Modificación del genoma del virus del mosaico de la alfalfa (AMV) para su uso en estudios de interacción planta-virus

Abstract

[ES] El virus del mosaico de la alfalfa (AMV) se transmite a través de polen, semillas y pulgones e infecta a cultivos de interés agronómico tales como la alfalfa, el tomate o la patata. Este virus pertenece a la familia Bromoviridae y presenta un genoma consistente en tres moléculas de ácido ribonucleico (ARN) de cadena sencilla y de polaridad positiva. Los ARNs 1 y 2 codifican las subunidades de la replicasa viral (P1 y P2, respectivamente). El ARN 3 codifica la proteína de movimiento (MP) y además sirve como molde para la síntesis de un ARN subgenómico (sgARN 4) del que se traduce la proteína de cubierta (CP). Actualmente se dispone de diferentes tipos de plásmidos que contienen clonado el genoma completo del AMV. De este modo, mediante metodologías como la agroinfiltración o la inoculación mecánica de trascritos de ARN se pueden establecer infecciones virales en diferentes huéspedes. Para poder infectar una planta, las proteínas virales deben interaccionar con diferentes componentes del huésped de modo que subvierten su función en favor del patógeno. Por ello, es importante la identificación de dichos factores. Por otro lado, el uso marcadores fluorescentes permite, entre otros, la obtención de imágenes la de estructuras celulares. En este trabajo se pretende abordar: i) la construcción de un plásmido que contenga el ARN 2 modificado, de modo que, la proteína P2 presente en su extremo Ct, el péptido correspondiente al epítopo de la hemaglutinina (HA) tanto individualmente como por duplicado; y ii) la generación, mediante la duplicación de la región que constituye el promotor de la síntesis del sgARN 4, de plásmidos conteniendo el ARN 3 modificado de modo que permitan la expresión de la MP, la CP y una proteína fluorescente (GFP y RFP del inglés ¿Green Fluorescent Protein¿ y ¿Red Fluorescent Protein¿, respectivamente). Estas herramientas moleculares permitirán: i) abordar estudios de co-inmunoprecipitación (Co-IP) con el fin de identificar factores celulares que interaccionen con la subunidad P2 de la replicasa viral, y ii) la visualización directa y no invasiva del proceso de infección viral.
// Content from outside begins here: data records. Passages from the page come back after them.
Context: an optimization exercise on an open-source flow, tuned for a short achievable clock period and few clock cycles per item. The choices shown serve that exercise and are no tape-out recipe. RTL that was checked went through simulation tests only; none was proved equivalent to the original. Function not checked in run 1: the RTL went through the layout flow alone. Power is estimated from default activity; no workload was simulated.

==> flow/design.v <==
package cpu_pkg;
    typedef logic [32-1:0] word_t;
    typedef logic [4-1:0] reg_idx_t;
    typedef logic [5-1:0] opcode_t;
    typedef logic [19-1:0] offset_t;
    typedef enum logic [2:0] {
        st_fetch,
        st_decode,
        st_address,
        st_memory,
        st_writeback
    } cpu_state_t;
endpackage
`timescale 1ns/1ps
module cpu_top (
    input  logic            clk,
    input  logic            rst_n,
    output logic            wb_cyc,
    output logic            wb_stb,
    output logic            wb_we,
    output cpu_pkg::word_t  wb_adr,
    output cpu_pkg::word_t  wb_dat_o,
    input  cpu_pkg::word_t  wb_dat_i,
    input  logic            wb_ack
);
    localparam int NR = 16;
    localparam int QD = 4;
    localparam int QW = $clog2(QD);
    localparam int HW = 32 - 19;
    localparam int IW = 4 + 2*4 + 19;
    function automatic logic [NR-1:0] dec1h(input logic [4-1:0] r);
        for (int i = 0; i < NR; i++) dec1h[i] = (r == i);
    endfunction
    logic              b_ld;      
    logic              b_fetch;   
    logic              b_kill;    
    logic [NR-1:0]     b_w1h;     
    cpu_pkg::word_t    pc_f;      
    logic [QD-1:0]     occ;       
    logic              fetch_ok;
    logic free, ld_done, f_done;
    assign free    = !wb_cyc || wb_ack;
    assign ld_done = wb_cyc && wb_ack && b_ld && !b_kill;
    assign f_done  = wb_cyc && wb_ack && b_fetch;
    assign fetch_ok = !occ[QD-1];
    logic [IW-1:0] iq [QD];
    logic [QW:0]   iq_rp, iq_wp;
    logic          iq_empty;
    logic [IW-1:0] fin;
    cpu_pkg::opcode_t fop;
    assign fop = wb_dat_i[31:27];
    assign fin = {!(fop == cpu_pkg::opcode_t'(0) || fop == cpu_pkg::opcode_t'(1) ||
                    fop == cpu_pkg::opcode_t'(2)),
                  fop == cpu_pkg::opcode_t'(2),
                  fop == cpu_pkg::opcode_t'(1),
                  fop == cpu_pkg::opcode_t'(0),
                  wb_dat_i[26:0]};
    assign iq_empty = iq_rp == iq_wp;
    logic              ir_v, ir_nop, ir_st, ir_ldi, ir_ld;
    logic [NR-1:0]     ir_ra1h, ir_rb1h;
    cpu_pkg::offset_t  ir_off;
    logic              x2_v, x2_ld, x2_ldi, x2_st;
    logic [NR-1:0]     x2_ra1h, x2_w1h;
    cpu_pkg::word_t    x2_base;
    cpu_pkg::offset_t  x2_off;
    logic              x3_v, x3_mem, x3_ld, x3_st;
    logic [NR-1:0]     x3_ra1h;
    logic [NR-1:0]     x3_l1h;    
    logic [NR-1:0]     x3_d1h;    
    logic [19-1:0] x3_lo;
    logic [HW-1:0]     x3_h0, x3_hp, x3_hm;
    logic [2:0]        x3_hs;     
    cpu_pkg::word_t    x3_ea;
    cpu_pkg::word_t    regs [NR];
    cpu_pkg::word_t    st_rd;     
    cpu_pkg::word_t    base_rd;   
    always_comb begin
        st_rd   = '0;
        base_rd = '0;
        for (int i = 0; i < NR; i++) begin
            st_rd = st_rd | (regs[i] & {32{x3_ra1h[i]}});
            if (i != 0) base_rd = base_rd | (regs[i] & {32{ir_rb1h[i]}});
        end
    end
    assign x3_ea = {(x3_h0 & {HW{x3_hs[0]}}) | (x3_hp & {HW{x3_hs[1]}}) | (x3_hm & {HW{x3_hs[2]}}),
                    x3_lo};
    logic x3_out, x2_out, issue_data, issue_fetch, st_byp;
    cpu_pkg::word_t st_data;
    assign x3_out = !x3_mem || free;
    assign x2_out = !x2_v || x3_out;
    assign issue_data  = free && x3_mem;
    assign issue_fetch = free && !x3_mem && fetch_ok;
    assign st_byp      = !b_kill && ((b_w1h & x3_ra1h) != '0);
    assign st_data     = st_byp ? wb_dat_i : st_rd;
    logic   haz, x1_adv, x1_pop, ir_load, ir_take;
    logic [NR-1:0] pend;
    assign pend    = x2_w1h | x3_l1h | x3_d1h | b_w1h;
    assign haz     = (ir_rb1h[NR-1:1] & pend[NR-1:1]) != '0;
    assign x1_adv  = ir_v && !ir_nop && x2_out && !haz;
    assign x1_pop  = ir_v && (ir_nop || (x2_out && !haz));
    assign ir_load = !ir_v || x1_pop;
    assign ir_take = ir_load && (!iq_empty || f_done);
    logic [IW-1:0]     ir_nxt;
    cpu_pkg::reg_idx_t ir_nxt_ra, ir_nxt_rb;
    assign ir_nxt    = iq_empty ? fin : iq[iq_rp[QW-1:0]];
    assign ir_nxt_ra = ir_nxt[26:23];
    assign ir_nxt_rb = ir_nxt[22:19];
    logic [19:0] lo_sum;
    logic                   lo_c, off_s;
    assign lo_sum = {1'b0, x2_base[19-1:0]} + {1'b0, x2_off};
    assign lo_c   = lo_sum[19];
    assign off_s  = x2_off[19-1];
    always_ff @(posedge clk or negedge rst_n) begin
        if (!rst_n) begin
            for (int i = 0; i < NR; i++) regs[i] <= '0;
        end else begin
            for (int i = 0; i < NR; i++) begin
                if (x3_l1h[i])
                    regs[i] <= x3_ea;
                else if (ld_done && b_w1h[i])
                    regs[i] <= wb_dat_i;
            end
        end
    end
    always_ff @(posedge clk or negedge rst_n) begin
        if (!rst_n) begin
            wb_cyc   <= 1'b0;
            wb_we    <= 1'b0;
            b_ld     <= 1'b0;
            b_fetch  <= 1'b0;
            b_kill   <= 1'b0;
            b_w1h    <= '0;
            pc_f     <= cpu_pkg::word_t'(0);
            occ      <= '0;
            iq_rp    <= '0;
            iq_wp    <= '0;
            ir_v     <= 1'b0;
            x2_v     <= 1'b0;
            x2_w1h   <= '0;
            x3_v     <= 1'b0;
            x3_mem   <= 1'b0;
            x3_l1h   <= '0;
            x3_d1h   <= '0;
        end else begin
            if (free) begin
                wb_cyc  <= issue_data || issue_fetch;
                wb_we   <= issue_data && x3_st;
                b_ld    <= issue_data && x3_ld;
                b_fetch <= issue_fetch;
                b_kill  <= 1'b0;
                b_w1h   <= issue_data ? x3_d1h : '0;
            end else if ((x3_l1h & b_w1h) != '0) begin
                b_kill  <= 1'b1;
            end
            if (issue_fetch) pc_f <= pc_f + cpu_pkg::word_t'(1);
            if (issue_fetch && !ir_take)
                occ <= {occ[QD-2:0], 1'b1};
            else if (ir_take && !issue_fetch)
                occ <= {1'b0, occ[QD-1:1]};
            if (f_done && !(ir_load && iq_empty)) iq_wp <= iq_wp + (QW+1)'(1);
            if (ir_load && !iq_empty) iq_rp <= iq_rp + (QW+1)'(1);
            if (ir_load) ir_v <= ir_take;
            if (x2_out) begin
                x2_v   <= x1_adv;
                x2_w1h <= (x1_adv && (ir_ld || ir_ldi)) ? ir_ra1h : '0;
            end
            if (x3_out) begin
                x3_v   <= x2_v;
                x3_mem <= x2_v && (x2_ld || x2_st);
                x3_l1h <= (x2_v && x2_ldi) ? x2_ra1h : '0;
                x3_d1h <= (x2_v && x2_ld)  ? x2_ra1h : '0;
            end
        end
    end
    always_ff @(posedge clk) begin
        if (free) begin
            wb_adr   <= x3_mem ? x3_ea : pc_f;
            wb_dat_o <= st_data;
        end
        if (f_done) iq[iq_wp[QW-1:0]] <= fin;
        if (ir_load) begin
            {ir_nop, ir_st, ir_ldi, ir_ld} <= ir_nxt[IW-1:IW-4];
            ir_off  <= ir_nxt[18:0];
            ir_ra1h <= dec1h(ir_nxt_ra);
            ir_rb1h <= dec1h(ir_nxt_rb);
        end
        if (x1_adv) begin
            x2_ld   <= ir_ld;
            x2_ldi  <= ir_ldi;
            x2_st   <= ir_st;
            x2_ra1h <= ir_ra1h;
            x2_off  <= ir_off;
            x2_base <= base_rd;
        end
        if (x3_out) begin
            x3_ld   <= x2_ld;
            x3_st   <= x2_st;
            x3_ra1h <= x2_ra1h;
            x3_lo   <= lo_sum[19-1:0];
            x3_h0   <= x2_base[32-1:19];
            x3_hp   <= x2_base[32-1:19] + HW'(1);
            x3_hm   <= x2_base[32-1:19] - HW'(1);
            x3_hs   <= {off_s && !lo_c, !off_s && lo_c, off_s == lo_c};
        end
    end
    assign wb_stb = wb_cyc;
endmodule
==> flow/run.sh <==
#!/bin/bash
# synth_recipe.tcl (not shown) runs the flow's synth.tcl, then flattens the netlist and writes it again
# the make line also repeats each setting of config.mk as NAME=value (left out here)
make -C /OpenROAD-flow-scripts/flow DESIGN_CONFIG=/design/flow/config.mk WORK_HOME=/design/flow/orfs CLKGATE_MAP_FILE= SYNTH_SCRIPT=/design/flow/synth_recipe.tcl finish
==> flow/config.mk <==
export PLATFORM = sky130hd
export DESIGN_NAME = cpu_top
export DESIGN_NICKNAME = cpu_top
export VERILOG_FILES = /design/flow/design.v
export SDC_FILE = /design/flow/constraint.sdc
export NUM_CORES = 4
export LEC_CHECK = 0
export ABC_CLOCK_PERIOD_IN_PS = 2000
export CAP_MARGIN = 20
export CORE_MARGIN = 2
export CORE_UTILIZATION = 30
export SETUP_SLACK_MARGIN = 3.5
export SLEW_MARGIN = 20
==> flow/constraint.sdc <==
create_clock -name core_clock -period 6.0 [get_ports {clk}]
set_input_delay 1.2000 -clock core_clock [delete_from_list [all_inputs] [get_ports {clk}]]
set_output_delay 1.2000 -clock core_clock [all_outputs]
set_load 0.01 [all_outputs]
==> summary.txt, run 1 <==
Hold Crit Start: ir_off[17]$_DFFE_PP_
CTS tree: yes
max-cap violations: 0
num rows: 148
Seq/Total Area, Yosys: 55.7%
synth warn: 2
Initial Util: 30.2%
Initial DRT Pass Iterations: 10
design area: 56900 µm²
Slew Viols, Final: 0
Layout Cells excl Fill: 6649
vias post-DR: 39.3k
Buf/Inv on CP: 1
Filler Cells Inserted: 16.0k
Post-DRT Antenna Nets: 0
GPL Wtd Cong: 0.883
status: no timing/DRC/antenna violations
crit-path cells: buf_2
Hold WS: 0.411 ns
Crit Path Max Fanout: 1
Lkg Pwr: 24.7 nW
Post-Route WL: 197000 µm
Hold Vio Cnt, Final: 0
DR iter-0 viols: 6153
crit path time final: 2.70 ns
net count after synthesis: 4498
FMAX: 0.371 GHz
Worst EP arrival: 1.50 ns
I/O Buffers: 101
Synth Cell Area: 49100 µm²
r2r startpoint: x3_ra1h[9]$_DFFE_PP_
Worst R2R Setup Slack: 3.36 ns
PwrDens: 601 nW/µm²
worst clock skew: 0.0296 ns
Root Buffer: clkbuf_16
critical path startpoint: wb_dat_o[5]$_DFFE_PN_
delay-heaviest family, CP: flip-flops
all-layer global routing usage: 22.7%
slowest CP cell: edfxtp_1
DRC: 0
Cell Area, Placed: 52100 µm²
Num CTS Buffers: 106
full die area: 167000 µm²
Avg Inst Size Synth: 11.1 µm²
Post-Synthesis Cells: 4432
Area Overhead vs Synth: 15.9%
post-route setup slack: 3.30 ns
chip width: 409 µm
first-pass GRT wire length: 278000 µm
largest net degree at the start of global routing: 128
Clock Sink Count: 1015
layout cells sized above 1: 13.8%
setup_tns: 0 ns
worst-margin pin slew: 1.16 ns
number of global-route vias before repair: 38.0k
Synth cell types: 60
synthesized flop and latch total: 1015
post-DR vias/cell: 5.92
Post-Place Worst Slack: 1.41 ns
Core ar.: 163000 µm²
Diodes inserted: 0
VDD IR-drop max: 434 µV
Post-synth EDFFs: 390
Final period util: 44.9%
worst-skew pair later-pin latency: 0.75 ns
IO Count: 102
Startpoint Class: flop
worst min path class: reg2reg
final net count: 4452
Slew HR: 22.9%
Placed Cells: 6381
wire per inst: 29.7 µm
initial antenna violation count: 10
Largest stage delay, worst path: 0.54 ns
CP Data Required Time: 4.80 ns
Die Y: 409 µm
CP Capture Type: output pin
endpoints failing setup: 0
clock-pin slew on the worst setup and hold paths: 0.06 ns
Remaining Overflow, GRT: 0
DP HPWL: 104000 µm
RSZ-0062 raised after global routing: true
Async S/R FF share, synth: 61.6%
top_reg_cell synth: dfrtp_1
maximum buffer depth of the clock tree: 3
H-tree depth: 3
Crit Path Category: reg2out
==> cell families (layout without fill, tap and decap cells) <==
logic type      count (synthesis)  after routing  synth area share [%]
buf+inv                       467            505                  3.92
fa+ha+maj                      31             31                 0.805
xor+xnor                       75             75                  1.34
mux                           595            595                  13.0
simple gates                 1094           1098                  9.56
compound gates               1155           1155                  15.6
flops                        1015           1015                  55.7
==> repair_timing <==
item | CTS | global route
resized for setup | 418 | 58
gates cloned | 12 | 3
setup endpoints to repair | 1114 | 368
buffers inserted | 45 | 12
pin swaps | 26 | 21
hold buffers | 0 | 0
==> metrics by stage <==
stage | util (%) | power (W)
floorplan | - | 0.0203
global placement | 32.0 | 0.0253
detailed placement | 32.0 | 0.0255
CTS | 34.7 | 0.0332
global route | 35.0 | 0.0355
finish | 35.0 | 0.0342
==> final cells by class <==
cell class	instances	area (µm²)	share of cell area (%)
timing repair inverter	2	17.5	0.0308
sequential	1015	27400	48.1
tap	2175	2720	4.78
inverter	34	158	0.277
timing repair buffer	273	2540	4.46
multi-input combinational	2954	20600	36.2
clock buffer	152	3010	5.29
clock inverter	44	514	0.903
==> placed cells by master (no fill, tap or decap), types with 11 or more instances in the layout <==
master,n
nand3_1,93
nand4_1,77
nand2_1,719
clkbuf_1,31
a222oi_1,33
buf_4,117
dfrtp_2,19
ha_4,11
ha_1,17
and3_1,44
clkbuf_8,12
clkinv_2,18
edfxtp_1,390
mux2i_1,518
nor3_1,17
xor2_1,26
a221oi_1,102
buf_2,61
mux4_2,31
a31oi_1,14
dfrtp_1,605
nor2_1,68
buf_12,14
mux2_2,44
buf_6,32
a21oi_1,28
inv_1,30
xnor2_1,49
a22oi_1,268
o21ai_0,529
clkdlybuf4s50_1,23
clkbuf_16,110
a22o_1,118
nor3_2,14
==> synthesized netlist by cell type, types with 31 or more instances <==
library cell,instances,area (µm²)
inv_1,31,116
xnor2_1,49,429
a22o_1,118,1030
edfxtp_1,390,11700
dfrtp_1,625,15600
a21oi_1,31,155
nand2_1,736,2760
buf_4,33,248
mux4_2,31,698
nor2_1,70,263
mux2_2,44,495
a22oi_1,268,2010
and3_1,47,294
a222oi_1,33,330
buf_2,33,165
nor3_1,34,170
nand3_1,95,475
o21ai_0,538,2690
a221oi_1,103,902
mux2i_1,518,5180
clkbuf_1,343,1290
nand4_1,77,482
==> routing by layer <==
metal | up-vias | routed length, µm | GRT usage, %
li1 | 16300 | - | -
met3 | 717 | 24100 | 6.54
met4 | 6 | 12900 | 12.2
met2 | 2926 | 84500 | 34.0
met5 | - | 47 | 0.259
met1 | 19400 | 75700 | 29.6
==> worst paths after layout <==
| kind | endpoint | cells after the start |
|---|---|---|
| max in group asynchronous | x3_mem$_DFFE_PN0P_ | 2 |
| min | x2_off[17]$_DFFE_PP_ | 0 |
| max reg2reg | wb_dat_o[11]$_DFFE_PN_ | 8 |
| min in group asynchronous | regs[2][27]$_DFFE_PN0P_ | 1 |
| min reg2reg | x2_off[17]$_DFFE_PP_ | 0 |
| max | wb_dat_o[5] | 1 |
==> power breakdown <==
group,switching [W],internal [W],leakage (nW)
sequential,0.00290,0.0107,11.5
combinational,0.00879,0.00499,11.5
clock,0.00295,0.00388,1.73
total,0.0146,0.0196,24.7
==> registers in the layout, summed over array words and instances, names as in the netlist, 19 cells and up <==
name	count
iq	124
wb_dat_o	32
pc_f	32
x2_base	32
x3_lo	19
ir_off	19
x2_off	19
wb_adr	32
regs	512
==> run 2: changes to the inputs <==
--- a/flow/design.v
+++ b/flow/design.v
@@ -27,3 +27,3 @@
     localparam int QD = 4;
-    localparam int QW = $clog2(QD);
+    localparam int QW = 2;   
     localparam int HW = 32 - 19;
==> summary.txt, run 2 <==
Initial Util: 30.2%
most common cell after layout, fill and taps aside: nand2_1
crit-path cells: buf_2
Worst R2R Setup Slack: 3.36 ns
ranking of synthesized cells by area: dfrtp_1 (32%), edfxtp_1 (24%), mux2i_1 (11%), nand2_1 (5.6%), o21ai_0 (5.5%)
Async S/R FF share, synth: 61.6%
Crit Path Category: reg2out
layout cells sized above 1: 13.8%
DRC: 0
Die Y: 409 µm
Post-DRT Antenna Nets: 0
largest net degree at the start of global routing: 128
clock-pin slew on the worst setup and hold paths: 0.06 ns
Worst EP arrival: 1.50 ns
vias post-DR: 39.3k
most frequent cells in the layout: nand2_1 (719), dfrtp_1 (605), o21ai_0 (529)
wire per inst: 29.7 µm
Lkg Pwr: 24.7 nW
Slew Viols, Final: 0
post-DR vias/cell: 5.92
GPL Wtd Cong: 0.883
Diodes inserted: 0
worst-margin pin slew: 1.16 ns
net count after synthesis: 4498
crit path time final: 2.70 ns
endpoints failing setup: 0
Hold Crit Depth: 0
Synth Cell Area: 49100 µm²
Commonest cells post-synth: nand2_1 (736), dfrtp_1 (625), o21ai_0 (538)
hold endpoint: x2_off[17]$_DFFE_PP_
number of global-route vias before repair: 38.0k
post-route setup slack: 3.30 ns
top_reg_cell synth: dfrtp_1
top cell type's share of synthesized area: 31.9%
VDD IR-drop max: 434 µV
Hold Crit Start: ir_off[17]$_DFFE_PP_
Post-Place Worst Slack: 1.41 ns
max-cap violations: 0
Clock Sink Count: 1015
Seq/Total Area, Yosys: 55.7%
Slew HR: 22.9%
full die area: 167000 µm²
Area Overhead vs Synth: 15.9%
Biggest register: regs
CTS tree: yes
Post-Synthesis Cells: 4432
maximum buffer depth of the clock tree: 3
Root Buffer: clkbuf_16
DP HPWL: 104000 µm
RSZ-0062 raised after global routing: true
final net count: 4452
max reg flops: 512
most common cell in the netlist: nand2_1
I/O Buffers: 101
R2R cell count: 8
Startpoint Class: flop
r2r startpoint: x3_ra1h[9]$_DFFE_PP_
slowest CP cell: edfxtp_1
all-layer global routing usage: 22.7%
Crit Path Max Fanout: 1
Buf/Inv on CP: 1
RR Endpoint: wb_dat_o[11]$_DFFE_PN_
synthesized flop and latch total: 1015
CP Data Required Time: 4.80 ns
DR iter-0 viols: 6153
Post-synth EDFFs: 390
delay-heaviest family, CP: flip-flops
IO Count: 102
Synth cell types: 60
Remaining Overflow, GRT: 0
Initial DRT Pass Iterations: 10
Post-Route WL: 197000 µm
initial antenna violation count: 10
setup_tns: 0 ns
worst min path class: reg2reg
Core ar.: 163000 µm²
first-pass GRT wire length: 278000 µm
num rows: 148
Largest stage delay, worst path: 0.54 ns
CP Capture Type: output pin
CTS Hold Bufs: 0
Final period util: 44.9%
worst clock skew: 0.0296 ns
final core occ: 35.0%
Avg Inst Size Synth: 11.1 µm²
synth warn: 2
Hold WS: 0.411 ns
Num CTS Buffers: 106
Hold Vio Cnt, Final: 0
chip width: 409 µm
worst-skew pair later-pin latency: 0.75 ns
H-tree depth: 3
dominant cell type by area after synthesis: dfrtp_1
PwrDens: 601 nW/µm²
status: no timing/DRC/antenna violations
FMAX: 0.371 GHz
run 2: cell counts after synthesis:
No cell type changed its count.
run 2: layer usage:
| layer | track usage, % | wire (µm) | up-vias |
|---|---|---|---|
| li1 | - | - | 16300 |
| met1 | 29.6 | 75700 | 19400 |
| met2 | 34.0 | 84500 | 2926 |
| met3 | 6.54 | 24100 | 717 |
| met4 | 12.2 | 12900 | 6 |
| met5 | 0.259 | 47 | - |
run 2: final cells by class:
| cell class | instances | area, µm² |
|---|---|---|
| Multi-Input combinational cell | 2954 | 20600 |
| Clock buffer | 152 | 3010 |
| Inverter | 34 | 158 |
| Fill cell | 16000 | 106000 |
| Sequential cell | 1015 | 27400 |
| Timing Repair inverter | 2 | 17.5 |
| Tap cell | 2175 | 2720 |
| Timing Repair Buffer | 273 | 2540 |
| Clock inverter | 44 | 514 |
run 2: kinds of logic after synthesis:
group,count (synthesis),share of synthesized area (%)
compound gates,1155,15.6
simple gates,1094,9.56
flops,1015,55.7
mux,595,13.0
buf+inv,467,3.92
xor+xnor,75,1.34
fa+ha+maj,31,0.805
run 2: worst register-to-register path: stages, from the launching register on:
cell and delay, ns:
edfxtp_1 0.42, buf_12 0.20, a221oi_1 0.45, and3_1 0.24
a31oi_4 0.16, buf_4 0.21, buf_8 0.23, nor3_4 0.41
a21oi_1 0.08
run 2: how the worst max path moves through the flow:
stage / startpoint / endpoint / slack [ns] / cells after the start
finish: wb_dat_o[5]$_DFFE_PN_ / wb_dat_o[5] / 3.30 / 1
global placement: wb_ack / regs[13][30]$_DFFE_PN0P_ / 1.50 / 6
CTS: wb_dat_o[5]$_DFFE_PN_ / wb_dat_o[5] / 3.31 / 1
detailed placement: wb_ack / regs[9][31]$_DFFE_PN0P_ / 1.41 / 6
floorplan: wb_ack / occ[3]$_DFFE_PN0P_ / 3.12 / 11
global route: wb_dat_o[5]$_DFFE_PN_ / wb_dat_o[5] / 3.30 / 1
run 2: power breakdown:
| part | switching (W) | total, W | internal [W] |
|---|---|---|---|
| registers | 0.00290 | 0.0136 | 0.0107 |
| logic | 0.00879 | 0.0138 | 0.00499 |
| clock network | 0.00295 | 0.00683 | 0.00388 |
run 2: repair_timing:
item,CTS,global route
setup endpoints to repair,1114,368
pin swaps,26,21
resized for setup,418,58
buffers inserted,45,12
gates cloned,12,3
run 2: through the flow:
| stage | cell area [µm²] | std cells | total power (W) |
|---|---|---|---|
| final | 56900 | 6649 | 0.0342 |
| after CTS | 56500 | 6634 | 0.0332 |
| after detailed placement | 52100 | 6381 | 0.0255 |
| after floorplan | 49200 | 4432 | 0.0203 |
| after global placement | 52000 | 6379 | 0.0253 |
| after global routing | 56900 | 6649 | 0.0355 |
Testbench counts of run 2, summed over its fixed seeds: cycles 19,517, instructions 12,288.

[afterwards: timing with drivers on the ports]
In the flow no input, the clock included, has a driving cell. The finished layouts below were timed again as built, in two steps.
Step 1 (the two cells are an assumption about what drives the block):
set clk [get_ports {clk}]
set_driving_cell -lib_cell sky130_fd_sc_hd__clkbuf_16 $clk
set_driving_cell -lib_cell sky130_fd_sc_hd__buf_2 [delete_from_list [all_inputs] $clk]
Step 2 moves the port delays by t, midway between the first and last clock arrival at a register: inputs arrive t later, outputs are due t later. That takes back most of the time a late clock gives input paths.
a / b / c = ideal ports / drivers / drivers and shift; a / b = the first two.
run	shift t [ns]	slack for setup (ns)	worst setup path at the end	latest minus earliest clock arrival (ns)	slew at the worst register clock pin (ns)
run 1	0.822	3.304 / 3.223 / 2.769	input to register	0.031 / 0.031	0.07 / 0.07
run 2	0.822	3.304 / 3.223 / 2.769	input to register	0.031 / 0.031	0.07 / 0.07
After both steps setup and hold are still met in every run listed.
[EN] Alfalfa mosaic virus (AMV) is transmitted through pollen, seeds and aphids and infects crops of agronomic interest such as alfalfa, tomato or potato. This virus belongs to the Bromoviridae family and presents a genome consisting of three single-stranded ribonucleic acid (RNA) molecules of positive polarity. RNAs 1 and 2 encode the viral replicase subunits (P1 and P2, respectively). RNA 3 encodes the movement protein (MP) and also serves as a template for the synthesis of a subgenomic RNA (sgRNA 4) from which the coat protein (CP) is translated. Most recently, it has been cloned the complete AMV genome into different types of plasmids. Thus, using methodologies such as agroinfiltration or mechanical inoculation of RNA transcripts, viral infections can be established in different hosts. In order to infect a plant, viral proteins must interact with different components of the host in such a way that they subvert their function in favor of the pathogen. Therefore, it is important to identify these factors. On the other hand, the use of fluorescent markers allows, among other things, obtaining images of cell structures. This work intends to address: i) the construction of a plasmid that contains the modified RNA 2, so that, the P2 protein will present at its Ct end, the peptide corresponding to the hemagglutinin (HA) epitope; and ii) the generation, by duplicating the region that constitutes the promoter for the sgRNA 4 synthesis, of plasmids containing a modified RNA 3 so as to allow the expression of the MP, CP and a fluorescent protein (GFP and RFP from English ¿Green Fluorescent Protein¿ and ¿Red Fluorescent Protein¿, respectively). These molecular tools will allow: i) to undertake co-immunoprecipitation (Co-IP) studies in order to identify cellular factors that interact with the P2 subunit of the viral replicase, and ii) direct and non-invasive visualization of the viral infection process.